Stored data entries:
What follows belongs to an exercise in optimizing a design on an open flow for small area, a short achievable clock period and few clock cycles; a production flow would make more cautious choices. Only simulation tests tie the RTL to the original design; equivalence was not proved. Power and IR drop assume default switching activity.

Design hwcnn_top, start of the top module:
module hwcnn_top (
	input  logic                        clk,
	input  logic                        arst_n,
	input  logic                        apb_psel,
	input  logic                        apb_penable,
	input  logic                        apb_pwrite,
	input  logic [12-1:0]    apb_paddr,
	input  logic [32-1:0]    apb_pwdata,
	output logic                        apb_pready,
	output logic [32-1:0]    apb_prdata,
	output logic                        apb_pslverr,
	input  logic [32-1:0]    instruct,
	input  logic                        inst_empty,
	output logic                        inst_req,
	output logic                        busy
);
clock: 7.0 ns
lec_check: 0
abc_clock_period_in_ps: 2600
cap_margin: 20
core_margin: 2
core_utilization: 60
cts_cluster_diameter: 100
cts_cluster_size: 20
setup_slack_margin: 4.4
slew_margin: 20
run.sh (not shown) runs the stock make flow with config.mk's settings and CLKGATE_MAP_FILE= SYNTH_SCRIPT=/design/flow/synth_recipe.tcl, a recipe that flattens the netlist after the stock synthesis.
The baseline passed the timing, design-rule and antenna checks.
Testbench counts at the start, summed over its fixed seeds: cycles 24,014.
Rerun with:
--- a/flow/config.mk
+++ b/flow/config.mk
@@ -6,5 +6,5 @@
 export NUM_CORES = 4
 export LEC_CHECK = 0
-export ABC_CLOCK_PERIOD_IN_PS = 2600
+export ABC_CLOCK_PERIOD_IN_PS = 2900
 export CAP_MARGIN = 20
 export CORE_MARGIN = 2
@@ -12,4 +12,4 @@
 export CTS_CLUSTER_DIAMETER = 100
 export CTS_CLUSTER_SIZE = 20
-export SETUP_SLACK_MARGIN = 4.4
+export SETUP_SLACK_MARGIN = 4.1
 export SLEW_MARGIN = 20
After rerunning: Total power is lower by about 3%. Cell area came out lower by 1.9%. Via count hardly moves. Maximum frequency is lower by about 5%. Synthesized cell count stays the same. Routed wire length fell by 1.4%. Setup slack got worse by 0.14 ns. Critical path depth is higher by 2. Sequential power barely changes. Non-clock buffer count came out lower by 38. Clock power fell by about 0.8%.


hwcnn_top, a different RTL version from the one above (not shown whole).
Size: about 5,900 cells after synthesis, about 99,000 µm² of cells after synthesis.
clock: 7.0 ns
lec_check: 0
abc_clock_period_in_ps: 2600
cap_margin: 20
core_margin: 2
core_utilization: 60
cts_cluster_diameter: 100
cts_cluster_size: 20
setup_slack_margin: 4.4
slew_margin: 20
Testbench counts at the start, summed over its fixed seeds: cycles 23,633.
Change:
--- a/flow/config.mk
+++ b/flow/config.mk
@@ -13 +13 @@
-export CTS_CLUSTER_SIZE = 20
+export CTS_CLUSTER_SIZE = 25
Effect: The changed run completed with no timing, DRC or antenna violations; sequential cell count stays the same; synthesized area is unchanged; worst hold slack improves by 40 ps; worst setup slack degrades by 21 ps; wire length went down by 0.94%; maximum frequency fell by 0.72%; combinational power stays flat; cell count fell by 0.75%; clock skew drops by 39 ps; synthesized cell count does not change; non-clock buffer count fell by 19.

Your goal: Set down all of the records shown above once more, exactly.

Task result:
What follows belongs to an exercise in optimizing a design on an open flow for small area, a short achievable clock period and few clock cycles; a production flow would make more cautious choices. Only simulation tests tie the RTL to the original design; equivalence was not proved. Power and IR drop assume default switching activity.

Design hwcnn_top, start of the top module:
module hwcnn_top (
	input  logic                        clk,
	input  logic                        arst_n,
	input  logic                        apb_psel,
	input  logic                        apb_penable,
	input  logic                        apb_pwrite,
	input  logic [12-1:0]    apb_paddr,
	input  logic [32-1:0]    apb_pwdata,
	output logic                        apb_pready,
	output logic [32-1:0]    apb_prdata,
	output logic                        apb_pslverr,
	input  logic [32-1:0]    instruct,
	input  logic                        inst_empty,
	output logic                        inst_req,
	output logic                        busy
);
clock: 7.0 ns
lec_check: 0
abc_clock_period_in_ps: 2600
cap_margin: 20
core_margin: 2
core_utilization: 60
cts_cluster_diameter: 100
cts_cluster_size: 20
setup_slack_margin: 4.4
slew_margin: 20
run.sh (not shown) runs the stock make flow with config.mk's settings and CLKGATE_MAP_FILE= SYNTH_SCRIPT=/design/flow/synth_recipe.tcl, a recipe that flattens the netlist after the stock synthesis.
The baseline passed the timing, design-rule and antenna checks.
Testbench counts at the start, summed over its fixed seeds: cycles 24,014.
Rerun with:
--- a/flow/config.mk
+++ b/flow/config.mk
@@ -6,5 +6,5 @@
 export NUM_CORES = 4
 export LEC_CHECK = 0
-export ABC_CLOCK_PERIOD_IN_PS = 2600
+export ABC_CLOCK_PERIOD_IN_PS = 2900
 export CAP_MARGIN = 20
 export CORE_MARGIN = 2
@@ -12,4 +12,4 @@
 export CTS_CLUSTER_DIAMETER = 100
 export CTS_CLUSTER_SIZE = 20
-export SETUP_SLACK_MARGIN = 4.4
+export SETUP_SLACK_MARGIN = 4.1
 export SLEW_MARGIN = 20
After rerunning: Total power is lower by about 3%. Cell area came out lower by 1.9%. Via count hardly moves. Maximum frequency is lower by about 5%. Synthesized cell count stays the same. Routed wire length fell by 1.4%. Setup slack got worse by 0.14 ns. Critical path depth is higher by 2. Sequential power barely changes. Non-clock buffer count came out lower by 38. Clock power fell by about 0.8%.


hwcnn_top, a different RTL version from the one above (not shown whole).
Size: about 5,900 cells after synthesis, about 99,000 µm² of cells after synthesis.
clock: 7.0 ns
lec_check: 0
abc_clock_period_in_ps: 2600
cap_margin: 20
core_margin: 2
core_utilization: 60
cts_cluster_diameter: 100
cts_cluster_size: 20
setup_slack_margin: 4.4
slew_margin: 20
Testbench counts at the start, summed over its fixed seeds: cycles 23,633.
Change:
--- a/flow/config.mk
+++ b/flow/config.mk
@@ -13 +13 @@
-export CTS_CLUSTER_SIZE = 20
+export CTS_CLUSTER_SIZE = 25
Effect: The changed run completed with no timing, DRC or antenna violations; sequential cell count stays the same; synthesized area is unchanged; worst hold slack improves by 40 ps; worst setup slack degrades by 21 ps; wire length went down by 0.94%; maximum frequency fell by 0.72%; combinational power stays flat; cell count fell by 0.75%; clock skew drops by 39 ps; synthesized cell count does not change; non-clock buffer count fell by 19.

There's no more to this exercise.